At the LB Nagar TIMS site, he highlighted that BRS had integrated it with an existing cellar to build a six-story structure, but the current administration has managed only five floors in two years.
“If BRS were in power, these hospitals would have started serving the public by now. Revanth Reddy is deliberately delaying works out of malice, fearing that KCR’s name and BRS’s good deeds will be remembered,” he alleged.
Rao said that BRS chief and former Telangana CM K Chandrashekhar Rao had envisioned four TIMS hospitals and alleged that the current government had failed to carry forward the project. “If KCR had foresight for a hundred years, the Congress party has demonstrated a total lack of it. Former governments in United Andhra Pradesh failed to build beyond colonial-era facilities like Gandhi, Osmania and King Kothi hospitals. But KCR prioritised the poor by allocating funds and nearly completing these projects,” he said.
The delegation criticised the government’s decision to cancel or merge BRS-sanctioned medical colleges in Maheshwaram and Qutbullapur, undermining the goal of superspecialty services for the underprivileged.
“KCR planned medical colleges in all 33 districts, increasing MBBS seats from 2,850 to 10,000. We sanctioned the Ranga Reddy district medical college in Maheshwaram,” he said.
However, it was scrapped and merged with TIMS LB Nagar. Similarly, the Quthbullapur sanction was folded into TIMS Alwal, scrapping the planned 500-bed hospital there, Harish Rao remarked.
The former minister said that such moves left the areas without essential facilities.

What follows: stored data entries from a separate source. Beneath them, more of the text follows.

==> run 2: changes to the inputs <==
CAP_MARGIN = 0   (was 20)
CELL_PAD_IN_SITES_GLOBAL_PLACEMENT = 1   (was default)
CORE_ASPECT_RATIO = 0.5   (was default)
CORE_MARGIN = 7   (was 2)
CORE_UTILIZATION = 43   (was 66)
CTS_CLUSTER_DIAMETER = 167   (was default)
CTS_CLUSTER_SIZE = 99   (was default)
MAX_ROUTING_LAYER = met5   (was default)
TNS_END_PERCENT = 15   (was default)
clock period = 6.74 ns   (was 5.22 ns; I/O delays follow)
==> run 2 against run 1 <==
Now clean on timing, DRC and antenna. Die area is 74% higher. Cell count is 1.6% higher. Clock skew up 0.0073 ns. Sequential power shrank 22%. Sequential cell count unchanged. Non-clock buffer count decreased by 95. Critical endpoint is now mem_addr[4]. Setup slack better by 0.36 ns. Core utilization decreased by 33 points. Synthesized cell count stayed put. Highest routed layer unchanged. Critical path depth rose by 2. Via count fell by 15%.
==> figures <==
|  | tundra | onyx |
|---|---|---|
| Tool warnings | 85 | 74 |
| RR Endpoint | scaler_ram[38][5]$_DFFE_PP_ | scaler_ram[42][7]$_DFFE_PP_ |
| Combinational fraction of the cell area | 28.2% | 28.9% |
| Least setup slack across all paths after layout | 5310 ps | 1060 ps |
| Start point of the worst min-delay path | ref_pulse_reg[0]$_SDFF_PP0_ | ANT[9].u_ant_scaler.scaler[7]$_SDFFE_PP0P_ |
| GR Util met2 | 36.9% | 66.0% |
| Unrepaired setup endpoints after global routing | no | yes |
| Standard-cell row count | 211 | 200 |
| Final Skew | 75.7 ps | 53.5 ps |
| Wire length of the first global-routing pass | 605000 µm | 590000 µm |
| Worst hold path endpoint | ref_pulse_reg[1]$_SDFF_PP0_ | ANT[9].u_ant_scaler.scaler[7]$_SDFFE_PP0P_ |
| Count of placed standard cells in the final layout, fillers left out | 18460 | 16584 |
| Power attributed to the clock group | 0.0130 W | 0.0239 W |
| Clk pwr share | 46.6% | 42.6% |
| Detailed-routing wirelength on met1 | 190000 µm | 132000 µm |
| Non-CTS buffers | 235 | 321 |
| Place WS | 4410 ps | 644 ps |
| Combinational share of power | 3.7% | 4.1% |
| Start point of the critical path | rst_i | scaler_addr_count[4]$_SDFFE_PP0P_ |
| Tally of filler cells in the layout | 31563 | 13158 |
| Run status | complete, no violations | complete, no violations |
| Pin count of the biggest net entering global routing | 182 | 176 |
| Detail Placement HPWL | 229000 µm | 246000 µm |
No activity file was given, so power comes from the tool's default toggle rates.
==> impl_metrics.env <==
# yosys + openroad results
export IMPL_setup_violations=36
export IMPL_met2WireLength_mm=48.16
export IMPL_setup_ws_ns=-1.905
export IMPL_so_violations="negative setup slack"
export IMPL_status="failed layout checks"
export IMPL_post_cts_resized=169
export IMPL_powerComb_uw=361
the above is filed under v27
Setup of run 1:
// apb_uart
module apb_uart #(
    parameter SYSTEM_FREQUENCY = 50_000_000,
    parameter SAMPLING_RATE = 16
)(
    input pclk,  
    input preset_n,  
    input psel,
    input penable,
    input pwrite,
    input[11:0] paddr,
    input[3:0] pstrb,
    input[31:0] pwdata,
    output pready,
    output pslverr,
    output[31:0] prdata,
    output irq,
    output logic baud_o,
    output logic tick_rx, 
    input cts_n,
    input rx,
    output tx,
    output rts_n
);
    localparam logic [11:0] ADDR_TDR = 12'h000;
    localparam logic [11:0] ADDR_RDR = 12'h004;
    localparam logic [11:0] ADDR_LCR = 12'h008;
    localparam logic [11:0] ADDR_OCR = 12'h00C;
    localparam logic [11:0] ADDR_LSR = 12'h010;
    localparam logic [11:0] ADDR_FCR = 12'h014;
    localparam logic [11:0] ADDR_IER = 12'h018;
    localparam logic [11:0] ADDR_IIR = 12'h01C;
    localparam logic [11:0] ADDR_HCR = 12'h020;
    logic [31:0] tdr;
    logic [31:0] rdr;
    logic [31:0] lcr;
    logic [31:0] ocr;
    logic [31:0] lsr;
    logic [31:0] fcr;
    logic [31:0] ier;
    logic [31:0] iir;
    logic [31:0] hcr;
    logic [31:0] pwdata_d;
    logic psel_d;
    logic penable_d;
    logic pwrite_d;
    logic [11:0] paddr_d;
    logic [3:0] pstrb_d;
    always_ff @(posedge pclk or negedge preset_n) begin
        if(~preset_n) begin
             pwdata_d<= 0;
             psel_d <= 0;
             penable_d <= 0;
             pwrite_d <= 0;
             paddr_d <= 0;
             pstrb_d <= 0;
        end else begin
  ...
Size in the first run: roughly 3000 cells after synthesis, about 94 I/O pins, about 33000 um2 of cells after synthesis.
make LEC_CHECK=0 CAP_MARGIN=20 CORE_MARGIN=2 CORE_UTILIZATION=40 SLEW_MARGIN=20 finish   # period 5.51 ns
run.sh (not shown) runs the stock make flow with config.mk's settings and CLKGATE_MAP_FILE=.
Having completed the whole flow, run 1 delivered a layout that passed the timing, DRC and antenna checks.
> inputs changed (run 1 -> run 2)
Settings: putting SETUP_SLACK_MARGIN at 0.85 where nothing was set; swapping 40 for 70 in CORE_UTILIZATION; swapping 5.51 for 3.44 in the clock period (ns, I/O delays scaled along).
[summary]
- Between run 2 and run 1, it is run 2 whose proportion of final cell area spent on non-clock buffers is higher, by 1.4 points.
- Taking run 1 as the reference, in run 2 clock skew now sits higher, number of cells in the design after placement went down about 10%.
- The number of antenna violations at the first check in global routing of run 2 falls short of that of run 1 by 3.
### run 2 -> run 3
Settings: a deleted SETUP_SLACK_MARGIN that had been 0.85; an added ABC_AREA of 1; a change of CORE_UTILIZATION from 70 to 72; a change of the clock period (ns, I/O delays scaled along) from 3.44 to 5.42.
Notes after the runs:
Smallest setup slack after layout: lower on run 2
Going from run 2 to run 3, combinational group power dropped about 50%, flip-flop and latch share of the layout cell area barely changed, part of the total power dissipated in the clock network climbed 0.3 points.
Looking at core utilization across run 3 and run 2, the one that comes out lower is run 2.
Here is what was changed in the inputs of run 4 compared with run 3.
Settings: ABC_AREA: 1 -> unset; CORE_UTILIZATION: 72 -> 40; the clock period (ns, I/O delays scaled along): 5.42 -> 6.06.
Findings:
When run 4 is measured against run 3, its cell area after technology mapping turns out 2.1% lower. Worst reg2reg path depth in run 4 vs run 3: down 3. Combined global-route utilization of all metal layers, run 4 and run 3: higher on run 3.

* * *

Starting RTL as in the previous note.
Settings: LEC_CHECK=0, ABC_AREA=1, CAP_MARGIN=20, CORE_ASPECT_RATIO=0.72, CORE_MARGIN=2, CORE_UTILIZATION=72, CTS_CLUSTER_DIAMETER=374, CTS_CLUSTER_SIZE=10, PLACE_DENSITY_LB_ADDON=0.0, SETUP_SLACK_MARGIN=1.0, SLEW_MARGIN=20; clock period 3.37 ns.
Next try:
--- a/flow/config.mk
+++ b/flow/config.mk
@@ -8,3 +8 @@
-export ABC_AREA = 1
-export CAP_MARGIN = 20
-export CORE_ASPECT_RATIO = 0.72
+export CAP_MARGIN = 40
@@ -13,2 +11,2 @@
-export CTS_CLUSTER_DIAMETER = 374
-export CTS_CLUSTER_SIZE = 10
+export CTS_CLUSTER_DIAMETER = 43
+export CTS_CLUSTER_SIZE = 50
@@ -16 +14 @@
-export SETUP_SLACK_MARGIN = 1.0
+export SETUP_SLACK_MARGIN = 0.99
Effect: Sequential power barely changes. Die area drops by 2.1%. Sequential cell count does not change. Clock-buffer cell count came out lower by 62. Final cell count shrinks by 17%.
Next try:
--- a/flow/config.mk
+++ b/flow/config.mk
@@ -8 +8 @@
-export CAP_MARGIN = 40
+export CAP_MARGIN = 20
@@ -10,5 +10,3 @@
-export CORE_UTILIZATION = 72
-export CTS_CLUSTER_DIAMETER = 43
-export CTS_CLUSTER_SIZE = 50
-export PLACE_DENSITY_LB_ADDON = 0.0
-export SETUP_SLACK_MARGIN = 0.99
+export CORE_UTILIZATION = 70
+export PLACE_DENSITY_LB_ADDON = 0.01
+export SETUP_SLACK_MARGIN = 0.98
Effect: Design area fell slightly; setup slack gains 0.061 ns; non-clock buffer count goes down by 17; clock power shrinks by a little under a tenth.
Next try:
--- a/flow/config.mk
+++ b/flow/config.mk
@@ -8,0 +9 @@
+export CORE_ASPECT_RATIO = 0.72
@@ -10 +11,3 @@
-export CORE_UTILIZATION = 70
+export CORE_UTILIZATION = 72
+export CTS_CLUSTER_SIZE = 50
+export HOLD_SLACK_MARGIN = 0.3
@@ -12 +15 @@
-export SETUP_SLACK_MARGIN = 0.98
+export SETUP_SLACK_MARGIN = 0.96
The changed run finished clean. Power grows slightly. Clock power grows slightly. Via count grows by a few percent. Routed wire length grows by a few percent. Sequential power hardly moves. Maximum frequency shrinks by a few percent. Clock-buffer cell count shrinks by 11. Register-to-register slack gets worse by 0.06 ns. Global-route usage grows by 3.0 points. Synthesized area is unchanged. Worst setup slack gets worse by 0.063 ns.
Next try:
--- a/flow/config.mk
+++ b/flow/config.mk
@@ -11,0 +12 @@
+export CTS_CLUSTER_DIAMETER = 26
@@ -13 +14 @@
-export HOLD_SLACK_MARGIN = 0.3
+export HOLD_SLACK_MARGIN = -0.09
The new run passed the timing, DRC and antenna checks.
Worst setup slack loses 0.24 ns.
Final cell count increases by 2.7%.
Routed wire length increases by 16%.
Count of clock-buffer cells in the layout increases by 69.
Synthesized area does not change.
Design area increases by 5.4%.
Sequential power is about the same.
Power increases by 27%.
Flip-flop count does not change.
Global-route usage increases by 3.6 points.
Power and IR drop assume default switching activity.
Design SP_wocg, start of the top module:
module SP_wocg(
	clk,
	rst_n,
	in_valid,
	in_data,
	in_mode,
	out_valid,
	out_data
);
input clk, rst_n, in_valid;
input [2:0] in_mode;
input [8:0] in_data;
output reg out_valid;
output reg [8:0] out_data;
genvar idx;
integer i;
localparam IDLE = 4'b0000;
localparam INV  = 4'b0001;
localparam MUL  = 4'b0010;
localparam SORT = 4'b0100;
localparam SUM  = 4'b1000;
reg [3:0] cur_state,next_state;
reg [4:0] cnt;
reg [2:0] cnt_data;
reg [8:0] data_temp;
reg [10:0] data_sum [0:5]; 
reg [2:0] mode_r;
wire idle_state = cur_state == IDLE;
wire inv_in_valid  = cur_state[0] && cnt < 6;
wire mul_in_valid  = cur_state[1] && cnt < 6;
wire sort_in_valid = cur_state[2] && cnt < 6;
wire sum_in_valid  = cur_state[3] && cnt < 6;
wire inv_out_valid,mul_out_valid,sort_out_valid;
wire [8:0] inv_out_data,mul_out_data,sort_out_data;
wire [8:0] sum_mod_out_w;   
wire inv_done  = cur_state[0] && cnt == 'd18;
wire mul_done  = cur_state[1] && cnt == 'd12;
wire sort_done = cur_state[2] && cnt == 'd11;
reg  sum_done ;
wire mode0_cnt_flag = cur_state[3] && mode_r == 'd0 && cnt == 'd5;
always @(posedge clk or negedge rst_n) begin
	if (!rst_n) begin
		cur_state <= IDLE;
	end
	else begin
		cur_state <= next_state;
	end
end
always @(*) begin
	case(cur_state)
		IDLE : next_state = in_valid  ? in_mode[0] ? INV : in_mode[1] ? MUL : in_mode[2] ? SORT : SUM : IDLE;
		INV  : next_state = inv_done  ? mode_r[1] ? MUL : mode_r[2] ? SORT : SUM : INV;
		MUL  : next_state = mul_done  ? mode_r[2] ? SORT : SUM : MUL;
		SORT : next_state = sort_done ? SUM : SORT;
		SUM  : next_state = sum_done  ? IDLE : SUM;
		default : next_state = IDLE;
	endcase
end
always @(*) begin 
	if(cur_state[3]) begin
		if(mode_r == 'd0) sum_done = cnt == 'd12;
		else sum_done = cnt == 'd7;
	end
	else sum_done = 0;
end
always @(posedge clk or negedge rst_n) begin
	if (!rst_n) begin
		cnt <= 'd0;
	end
	else begin
		if(idle_state) cnt <= 'd0;
		else if(inv_done | mul_done | sort_done) cnt <= 'd0;
		else cnt <= cnt + 'd1;
	end
end
always @(posedge clk or negedge rst_n) begin
	if (!rst_n) begin
		cnt_data <= 'd0;
	end
	else begin
		if(inv_in_valid)  cnt_data <= cnt_data + 'd1;
		else if(mul_in_valid)  cnt_data <= cnt_data + 'd1;
		else if(sort_in_valid) cnt_data <= cnt_data + 'd1;
		else if(mode0_cnt_flag) cnt_data <= 'd1;
  ...
Settings: LEC_CHECK=0, ABC_AREA=1, CAP_MARGIN=20, CORE_MARGIN=2, CORE_UTILIZATION=72, CTS_CLUSTER_SIZE=73, PLACE_DENSITY=0.66, SLEW_MARGIN=20, SYNTH_MEMORY_MAX_BITS=16384; clock period 5.22 ns.
run.sh (not shown) runs the stock make flow with config.mk's settings and CLKGATE_MAP_FILE=.
The first run died in 5_1_grt.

He said that there was “progress under BRS, regression under Congress.”
He flagged the Telangana government’s failure to pay salaries to Basti Dawakhanas staff for six months, despite Revanth’s promise of disbursal by the 1st of every month. “Congress takes pride in starving these centres,” he said.
Other grievances included Rs 1,400 crore in pending Aarogyasri bills rendering the scheme ineffective, the unexplained halt to the “Kanti Velugu” eye care programme, and a broader downturn in healthcare access. He demanded steps for the immediate completion of Warangal Health City and Hyderabad’s TIMS hospitals.
“Don’t play politics with hospitals. We’re warning Revanth Reddy: Complete these on a war footing, or a revolt from the people is inevitable,” he asserted.
He was accompanied to TIMS by former minister P Sabitha Indra Reddy, local MLA Sudhir Reddy, MLAs KP Vivekananda and Kaleru Venkatesh, MLC Yadav Reddy and other leaders.